And I stare and realize I can't even imagine how to communicate with this person, I can understand how someone could hold the belief that doing this is disrespectful to the dead, but not how they would think that this was somehow an inherent moral law that everyone instinctively knew was true. The argument is based on the idea that either people aren't able to picture what they're discussing, or that they're incapable of empathy and only care when it's their own relatives, rather than that not everyone finds that an issue.

The author just assumes the bodies would be collected because. The author just assumes people would oppose cannibalism and similar desecration because. The author just assumes people would freak out at the idea of eye transplants because. I mean, yeah, it's a bit creepy, but it's really not that big of a deal under the circumstances. They're not even doing stuff like making human sounds of pain when they're hurt.

Really, if doing this is considered horrible, then why did they just do it, won't they get backlash? If it's not a big deal, then why is collecting bodies or preventing cannibalism a big deal? The only way it makes sense is if you assume that the capital doesn't care but the districts do, but in that case they should gleefully leave the bodies to rot or whatever to further rub in that they don't give a fuck about the districts, not respect their wishes and collect the bodies, except when they don't.

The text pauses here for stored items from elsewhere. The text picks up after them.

--- src/rtl/seg7_pkg.sv ---
// Shared types and constants for the two-digit hex 7-segment scanner.
package seg7_pkg;

    // Scan sequence: lit digit, blank gap, lit digit, blank gap.
    typedef enum logic [1:0] {
        DIG0 = 2'd0,
        BLK0 = 2'd1,
        DIG1 = 2'd2,
        BLK1 = 2'd3
    } seg7_state_e;

    // Segment patterns {g,f,e,d,c,b,a}, active-high, indexed by nibble value.
    localparam logic [6:0] HEX_SEG [16] = '{
        7'h3F, 7'h06, 7'h5B, 7'h4F, 7'h66, 7'h6D, 7'h7D, 7'h07,
        7'h7F, 7'h6F, 7'h77, 7'h7C, 7'h39, 7'h5E, 7'h79, 7'h71
    };

    // Cycles each digit stays lit; floored at 4 so the FSM always has room to run.
    function automatic int unsigned seg7_dwell(input int unsigned clk_freq,
                                               input int unsigned refresh_hz);
        int unsigned d;
        d = clk_freq / refresh_hz;
        return (d < 32'd4) ? 32'd4 : d;
    endfunction

endpackage

--- src/rtl/seg7_hex_decode.sv ---
// Combinational nibble to 7-segment decoder (active-high segments).
module seg7_hex_decode
    import seg7_pkg::*;
(
    input  logic [3:0] nib_i,
    output logic [6:0] seg_o
);

    assign seg_o = HEX_SEG[nib_i];

endmodule

--- src/rtl/seg7_hex_scanner.sv ---
// Two-digit multiplexed hex display driver with inter-digit blanking and
// tear-free frame-boundary updates.
// Optional build macro LEADING_ZERO_BLANK_EN: keeps the left digit dark when
// the high nibble is zero (DIG1 timing unchanged).
module seg7_hex_scanner
    import seg7_pkg::*;
#(
    parameter int unsigned CLK_FREQ     = 25_000_000,
    parameter int unsigned REFRESH_HZ   = 1_000,
    parameter int unsigned BLANK_CYCLES = 64,
    parameter bit          ACTIVE_LOW   = 1'b1
) (
    input  logic       clk,
    input  logic       rst,
    input  logic [7:0] value_i,
    input  logic       value_valid_i,
    output logic [6:0] seg_o,
    output logic       dp_o,
    output logic [1:0] an_o
);

    localparam int unsigned DWELL = seg7_dwell(CLK_FREQ, REFRESH_HZ);
    // BLANK_CYCLES is below DWELL, so DWELL sets the counter width.
    localparam int          CNT_W = $clog2(DWELL);
    localparam logic [CNT_W-1:0] DIG_LAST = CNT_W'(DWELL - 1);
    localparam logic [CNT_W-1:0] BLK_LAST = CNT_W'(BLANK_CYCLES - 1);

    // Pin-level "off" patterns; polarity is folded into the output registers.
    localparam logic [6:0] SEG_INV = {7{ACTIVE_LOW}};
    localparam logic       DP_INV  = ACTIVE_LOW;
    localparam logic [1:0] AN_INV  = {2{ACTIVE_LOW}};

    seg7_state_e      state_q;
    logic [CNT_W-1:0] cnt_q;
    logic [7:0]       pending_q;
    logic [7:0]       shadow_q;
    logic             upd_q;
    logic [6:0]       seg_q;
    logic             dp_q;
    logic [1:0]       an_q;

    logic [6:0] seg_lo, seg_hi;
    logic       last;
    logic [7:0] shadow_d;
    logic [6:0] seg_d;
    logic       dp_d;
    logic [1:0] an_d;

    seg7_hex_decode u_dec_lo (.nib_i(shadow_q[3:0]), .seg_o(seg_lo));
    seg7_hex_decode u_dec_hi (.nib_i(shadow_q[7:4]), .seg_o(seg_hi));

    // Next-state helpers and the logical display pattern for the current state.
    // Outputs are registered from the current state, so every state is visible
    // for exactly its own length, one cycle behind the FSM.
    always_comb begin
        last     = ((state_q == DIG0) || (state_q == DIG1)) ? (cnt_q == DIG_LAST)
                                                            : (cnt_q == BLK_LAST);
        // A strobe on the boundary edge bypasses pending straight into shadow.
        shadow_d = value_valid_i ? value_i : pending_q;
        seg_d    = '0;
        dp_d     = 1'b0;
        an_d     = '0;
        case (state_q)
            DIG0: begin
                an_d  = 2'b01;
                seg_d = seg_lo;
                dp_d  = upd_q;
            end
            DIG1: begin
                an_d  = 2'b10;
                seg_d = seg_hi;
`ifdef LEADING_ZERO_BLANK_EN
                if (shadow_q[7:4] == 4'h0) begin
                    an_d  = 2'b00;
                    seg_d = '0;
                end
`endif
            end
            default: ;
        endcase
    end

    // Scan FSM, value capture/shadowing and registered pin drivers.
    always_ff @(posedge clk) begin
        if (rst) begin
            state_q   <= DIG0;
            cnt_q     <= '0;
            pending_q <= 8'h00;
            shadow_q  <= 8'h00;
            upd_q     <= 1'b0;
            seg_q     <= SEG_INV;
            dp_q      <= DP_INV;
            an_q      <= AN_INV;
        end else begin
            if (value_valid_i)
                pending_q <= value_i;

            seg_q <= seg_d ^ SEG_INV;
            dp_q  <= dp_d ^ DP_INV;
            an_q  <= an_d ^ AN_INV;

            if (last) begin
                cnt_q <= '0;
                case (state_q)
                    DIG0: state_q <= BLK0;
                    BLK0: state_q <= DIG1;
                    DIG1: state_q <= BLK1;
                    default: begin
                        // Frame boundary: the only place shadow may change.
                        state_q  <= DIG0;
                        shadow_q <= shadow_d;
                        upd_q    <= (shadow_d != shadow_q);
                    end
                endcase
            end else begin
                cnt_q <= cnt_q + CNT_W'(1);
            end
        end
    end

    assign seg_o = seg_q;
    assign dp_o  = dp_q;
    assign an_o  = an_q;

endmodule
--- config.mk ---
export PLATFORM = sky130hd
export DESIGN_NAME = seg7_hex_scanner
export DESIGN_NICKNAME = d
export VERILOG_FILES = /design/src/rtl/seg7_pkg.sv /design/src/rtl/seg7_hex_decode.sv /design/src/rtl/seg7_hex_scanner.sv
export SDC_FILE = /design/constraint.sdc
export NUM_CORES = 1
export LEC_CHECK = 0
export CORE_AREA = 2 2 66 68
export DETAILED_ROUTE_END_ITERATION = 10
export DIE_AREA = 0 0 68 70
export GPL_ROUTABILITY_DRIVEN = 1
export PLACE_DENSITY = 0.81
export SLEW_MARGIN = 25
export SYNTH_ARGS = -nofsm -noshare
export SYNTH_HDL_FRONTEND = slang
export SYNTH_HIERARCHICAL = 1
export SYNTH_SLANG_ARGS = --single-unit
--- constraint.sdc ---
create_clock -name clk -period 4.5 [get_ports clk]
set_clock_uncertainty 0.15 [all_clocks]
set_input_delay 1.35 -clock clk [delete_from_list [all_inputs] [get_ports clk]]
set_output_delay 1.35 -clock clk [all_outputs]
set_load 0.1 [all_outputs]
==> impl_metrics.csv <==
group,metric,value,unit
critical_path,arrival,1740,ps
critical_path,path_max_fanout,1,
placed_design,place.port_buffers,20,
critical_path,worstPathRequired,3000,ps
critical_path,cp-end-kind,"output pin",
floorplanning,die-area,4760,µm²
cts,cts_made_buffers,5,
global_routing,antenna_found_initial,0,
yosys,postSynthCellCount,256,
yosys,syn_nets,285,
route,drt_iter0_markers,133,
cts,cts_setup_buffers,0,
route,wl_per_cell,13.0,µm
cts,cts_hold_buf,0,
sta,fmax,0.308,GHz
floorplanning,io-pin-count,21,
cts,clock_path_buffers,2,
global_routing,grt_pass1_wl,7.27,mm
run,drv_cap,0,
yosys,yosysSeqAreaShare,37.0,%
yosys,synth_seq_cells,44,
critical_path,critPathLaunchType,"flop",
sta,hold_violations,0,
critical_path,crit_chain,"clkdlybuf4s50_1",
route,drtAntennaViolNets,0,
cts,root_buffer,"clkbuf_8",
placed_design,place_congestion,0.786,
global_routing,gr-total-overflow,0,
route,drt_first_pass_iters,6,
floorplanning,die_y,70,µm
cells_and_area,antennaDiodeCount,0,
route,drc_errors,0,
sta,post-route-min-period,3240,ps
route,num_vias,1737,
sta,report.final.slew_viol_count,0,
cts,cts_sinks,44,
critical_path,cp.depth,1,
cts,clk_pin_slew,80,ps
critical_path,crit_buf_inv,1,
global_routing,grt_usage,19.9,%
power_and_ir_drop,leakage,1.08,nW
critical_path,cp-startpoint,"seg_o[2]$_SDFF_PP1_",
sta,tns,0,ps
critical_path,critPathTopFamily,"buffers and inverters",
cts,htree_levels,2,
cells_and_area,finalNonFillerCells,325,
cts,cts_tree,"done",
cells_and_area,fill_cells,343,
floorplanning,core_area,4140,µm²
placed_design,hpwl,2.99,mm
critical_path,r2r_cells,5,
sta,tightest_slew,965,ps
sta,rsz0062_at_grt,"no",
power_and_ir_drop,ir_drop,0.000199,V
floorplanning,std_cell_rows,24,
floorplanning,start_util,57.4,%
cells_and_area,seq_area,881,µm²
critical_path,cp_slowest_cell,"clkdlybuf4s50_1",
sta,setup_viol,0,
route,routed_wl,4.22,mm
hold_path,whs_path_depth,1,
cells_and_area,multi_input_area,1340,µm²
critical_path,criticalPathCategory,"flop to output pin",
hold_path,worstHoldStart,"upd_q$_SDFFE_PP0P_",
run_status,status,"finished, final reports clean",
hold_path,min_path_type,"flop to flop",
critical_path,slowest_delay,1130,ps
placed_design,place_inst,318,
cts,cts_resized,0,
power_and_ir_drop,powerDensity,276,nW/µm²
cells_and_area,drive_gt1_share,6.96,%
yosys,synth_area,2380,µm²
cells_and_area,syn_to_final_growth,12.7,%
sta,relSlewSlack,35.5,%
floorplanning,die_x,68,µm
global_routing,grt_start_max_net_pins,24,
yosys,ys.warnings.count,6,
sta,finalCritPeriodShare,72.1,%
cells_and_area,nNetsFinal,302,
yosys,synth.distinct_cells,41,
route,via_per_inst,5.34,
global_routing,grt_pass1_vias,1609,
placed_design,dpl_cell_area,2580,µm²
cts,clk_latency,300,ps
critical_path,reg2reg_from,"cnt_q[7]$_SDFF_PP0_",
cells_and_area,fin_area,2680,µm²
yosys,syn_avg_cell_area,9.30,µm²
[worst paths after layout]
kind	end	slack [ps]
max	seg_o[2]	1260
min	dp_o$_SDFF_PP1_	270
max reg2reg	shadow_q[7]$_SDFFE_PP0P_	2320
min reg2reg	dp_o$_SDFF_PP1_	270
[power by group]
part | internal (mW) | switching [mW]
sequential | 0.399 | 0.00437
clock | 0.137 | 0.127
combinational | 0.0252 | 0.0484
total | 0.561 | 0.180
[cell usage after synthesis]
library cell    number  area, µm²
dfxtp_1             44        881
nor2_1              38        143
inv_1               26       97.6
mux2i_1             21        210
ha_1                18        225
xor2_1              15        131
a22oi_1              9       67.6
nand2_1              8       30.0
nor3_1               6       30.0
xnor2_1              6       52.6
a21oi_1              5       25.0
nand3_1              5       25.0
nand4_1              5       31.3
nor2b_1              5       31.3
buf_2                4       20.0
clkbuf_1             4       15.0
mux2_2               4       45.0
nand2b_1             3       18.8
nor4_1               3       18.8
and3_1               2       12.5
buf_6                2       22.5
mux2_4               2       30.0
mux4_1               2       52.6
nand4b_1             2       17.5
a21o_1               1       7.51
a21o_2               1       8.76
a21oi_2              1       8.76
a31o_2               1       8.76
a32oi_1              1       8.76
and2b_1              1       7.51
and3_2               1       7.51
and4b_1              1       10.0
dlymetal6s2s_1       1       12.5
nand3b_1             1       7.51
nor4b_1              1       8.76
o31a_1               1       8.76
o31ai_1              1       7.51
o32a_1               1       10.0
or2b_1               1       7.51
or3_1                1       6.26
or4b_1               1       10.0
[registers in the layout, summed over array words and instances (netlist names)]
name	cells
shadow_q	8
cnt_q	15
an_o	2
dp_o	1
seg_o	7
state_q	2
upd_q	1
pending_q	8
[cell type report]
| cell class | count | share of cell area, % |
|---|---|---|
| clock buffers | 7 | 3.59 |
| inverters | 26 | 3.64 |
| multi-input cells | 175 | 49.8 |
| flip-flops and latches | 44 | 32.8 |
| well taps | 52 | 2.43 |
| repair buffers | 21 | 7.74 |
[metrics by stage]
step           setup WS [ps]  util [%]  power, mW  hold WS [ps]
6_report                1260      64.7      0.741           268
5_1_grt                 1210      64.7      0.766           295
4_1_cts                 1240      64.6      0.749           272
3_5_place_dp            1140      62.3      0.486           250
3_3_place_gp            1170      62.3      0.484           244
2_1_floorplan           1660         -      0.465           208
[logic make-up (layout without fill, tap and decap cells)]
family / Yosys count / count (layout) / share of synthesized area, %
muxes: 29 / 29 / 14.2
xor gates and xnor gates: 21 / 21 / 7.73
AOI/OAI and AO/OA: 22 / 22 / 6.78
and+or+nand+nor: 85 / 85 / 17.8
DFF: 44 / 44 / 37.0
buffers and inverters: 37 / 54 / 7.04
adders and majority gates: 18 / 18 / 9.46
[layer usage]
| metal | vias to the layer above | global-route usage (%) | share of wire (%) |
|---|---|---|---|
| met2 | 36 | 30.2 | 46 |
| met3 | 7 | 3.86 | 3.4 |
| met5 | - | 0 | 0 |
| met1 | 802 | 27.3 | 49 |
| li1 | 892 | - | - |
| met4 | 0 | 8.22 | 1.7 |
[cell usage in the layout (no fill, tap or decap), types with 6 or more instances in the layout]
cell type / n
xor2_1: 15
clkdlybuf4s50_1: 20
ha_1: 18
xnor2_1: 6
clkbuf_8: 7
nor2_1: 38
nor3_1: 6
nand2_1: 8
inv_1: 26
mux2i_1: 21
a22oi_1: 9
dfxtp_1: 44
(Power assumes the default switching activity.)
==> variant: new RTL, same settings <==
Register the input `value_i` before use. The logic sees it one clock later. The other inputs are not delayed to match.
--- a/src/rtl/seg7_hex_scanner.sv
+++ b/src/rtl/seg7_hex_scanner.sv
@@ -30,6 +30,12 @@
     localparam logic       DP_INV  = ACTIVE_LOW;
     localparam logic [1:0] AN_INV  = {2{ACTIVE_LOW}};
 
+    logic [7:0] value_q;
+
+    always_ff @(posedge clk) begin
+        value_q <= value_i;
+    end
+
     seg7_state_e      state_q;
     logic [CNT_W-1:0] cnt_q;
     logic [7:0]       pending_q;
@@ -56,7 +62,7 @@
         last     = ((state_q == DIG0) || (state_q == DIG1)) ? (cnt_q == DIG_LAST)
                                                             : (cnt_q == BLK_LAST);
         // A strobe on the boundary edge bypasses pending straight into shadow.
-        shadow_d = value_valid_i ? value_i : pending_q;
+        shadow_d = value_valid_i ? value_q : pending_q;
         seg_d    = '0;
         dp_d     = 1'b0;
         an_d     = '0;
@@ -93,7 +99,7 @@
             an_q      <= AN_INV;
         end else begin
             if (value_valid_i)
-                pending_q <= value_i;
+                pending_q <= value_q;
 
             seg_q <= seg_d ^ SEG_INV;
             dp_q  <= dp_d ^ DP_INV;
Check against the original RTL: no difference found for any inputs over 10 cycles, from zero or initial values and one cycle with rst high; that may be too few to reach the edited logic, so the function may still have changed.
==> variant against the unedited design <==
Wire length decreased by 0.26%. Critical path type unchanged. Non-clock buffer count fell by 1. Setup slack got worse by 27 ps. First-iteration DRC count down 23%. Area after synthesis up 6.6%. Power increased by 20%. Final area is 6.8% higher. Synthesized cell count is 3.5% higher. Sequential cell count up 8.
==> variant: results (changes against the unedited design) <==
CTS
  • Clock slew at reported path FFs: 90 ps
  • # resized after CTS: 0 (unchanged)
  • Maximum clock path buffer count: 2 (unchanged)
  • Worst-Skew Late Latency: 300 ps (about the same)
  • H-tree levels: 2 (unchanged)
  • TritonCTS Buffers: 5 (unchanged)

Drt
  • Routed vias/inst: 5.35 (+0.11%)
  • Number of DRC markers in iteration 0: 102 (-23%)
  • Pre-antenna DRT Iters: 4 (-2)
  • Routed len/inst: 12.6 um (-2.9%)

Worst setup path
  • Crit-path leading delay family: buffers and inverters
  • Worst-path fanout max: 1 (unchanged)
  • CP arrival: 1770 ps (+30 ps)
  • Crit-path slowest cell: clkdlybuf4s50_1

Placed design
  • DP HPWL: 3090 um (+3.5%)
  • Port buffer count: 20 (unchanged)
  • Post-DP Area: 2740 sq um (+5.9%)
  • Placer's final routability congestion estimate: 0.788 (+0.25%)
  • Pre-CTS setup slack: 1150 ps (+12.6 ps)

Synthesis
  • Most frequent cells after synthesis: 52 x dfxtp_1, 38 x nor2_1, 25 x inv_1
  • Post-synth EDFFs: 0 (unchanged)
  • Syn Nets: 294 (+3.2%)
  • Sequential area share after synthesis: 41.0% (+4.0 points)
  • Main synth FF type: dfxtp_1
  • Cell variety after synth: 44 (+7.3%)
  • Area contributors post-synth: dfxtp_1 41%, ha_1 8.9%, mux2i_1 7.5%, nor2_1 5.6%, xor2_1 5.2%

GRT
  • Vias in the first global route: 1661 (+3.2%)
  • GRT Overall Usage: 19.9% (about the same)
  • Initial antenna violation count: 0 (unchanged)
  • First-pass GRT wire length: 7330 um (+0.95%)
  • Largest net degree at the start of global routing: 24 (unchanged)

Final layout
  • Most flops, register: cnt_q
  • NumNets Final: 310 (+2.6%)
  • Ratio of cells with drive above 1 in the final layout: 7.09% (+0.13 points)

Power
  • Pleak: 1.16 nW (+8.2%)
  • Worst VDD drop: 0.229 mV (+15%)

Timing
  • Worst slew pin tran: 962 ps (-3.16 ps)

Run status
  • Status: complete, no violations
variant: metal layers:
metal / wire length, um / vias to the layer above / track usage, %
li1: - / 917 / -
met2: 2060 / 41 / 32.6
met5: 0 / - / 0
met1: 1960 / 824 / 26.1
met4: 36 / 0 / 4.67
met3: 145 / 5 / 4.83
variant: path summary, 6_finish.rpt:
| check | from | endpoint | slack (ps) | depth (start not counted) |
|---|---|---|---|---|
| worst max register to register | cnt_q[7] | shadow_q[5] | 2250 | 5 |
| worst max-delay path | seg_o[6] | seg_o[6] | 1230 | 1 |
| worst min register to register | upd_q | dp_o | 250 | 1 |
| worst min-delay path | upd_q | dp_o | 250 | 1 |
variant: area by class of cell:
cell class                 count  area (sq um)
tap                           52          65.1
fill                         329          1280
clock buffer                   7          96.3
multi-input combinational    176          1340
inverter                      26          97.6
timing repair buffer          20           200
sequential                    52          1040
clock inverter                 1          30.0
variant: logic make-up (layout without fill, tap and decap cells):
kind of cell               after synthesis  after routing  synth area share (%)
adders and majority gates               18             18                  8.88
buffers and inverters                   37             54                  6.51
DFF                                     52             52                  41.0
xor gates and xnor gates                22             22                  7.59
and+or+nand+nor                         87             87                  17.3
AOI/OAI and AO/OA                       23             23                  6.90
muxes                                   26             26                  11.8
variant: power by group:
group	total, W	leakage (nW)	switching, W	internal, W
registers	0.000479	0.427	0.00000515	0.000473
clock network	0.000339	0.0645	0.000143	0.000196
logic	0.0000714	0.672	0.0000469	0.0000245
variant: stage by stage:
stage / hold slack [ps] / utilization [%] / total power, W / instances
final: 248 / 69.1 / 0.000889 / 334
after detailed placement: 226 / 66.0 / 0.000562 / 326
after global placement: 214 / 66.0 / 0.000560 / 326
after floorplan: 208 / - / 0.000541 / 265
after global routing: 285 / 69.1 / 0.000923 / 334
after CTS: 250 / 69.1 / 0.000898 / 334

(Also how hard is it to just grow human eyes if you're already growing freakish crippled humawolves?)

What about their brains? Have they been given any of the real tributes memo­ries? Have they been programmed to hate our faces particu­larly because we have survived and they were so callously murdered? And the ones we actually killed . . . do they believe they’re avenging their own deaths?

I guess I can see Katniss panicking irrationally about this, but given the book has never made a big point of distinguishing between insider her head and outside, it falls flat. Objectively, there's no reason to try to fuse memories in when you can just set all the wolves to "hate" and let them go. You're going through a ton more effort and the only way it'd change anything is if you fuck up and the memories make them less likely to fight.

And as I said, the wolves are displaying complex but completely nonhuman behavior. They have a different language and everything. How do you look at that and assume they've got human memories?

Anyway Katniss has been standing around thinking stupid shit like this instead of climbing, so they're still pretty low down and the humawolves start jumping. Millstone gets hit yet again and she nearly gets pulled off too before he stabs it and it lets go. (Millstone's leg is yet again torn open.) They start climbing toward where Cato is, at the top. Another one jumps and she shoots it, and then Cato grabs Millstone.

I aim one of my last two arrows at Cato’s head, knowing it’ll have no effect on his trunk or limbs, which I can now see are clothed in a skintight, flesh-colored mesh. 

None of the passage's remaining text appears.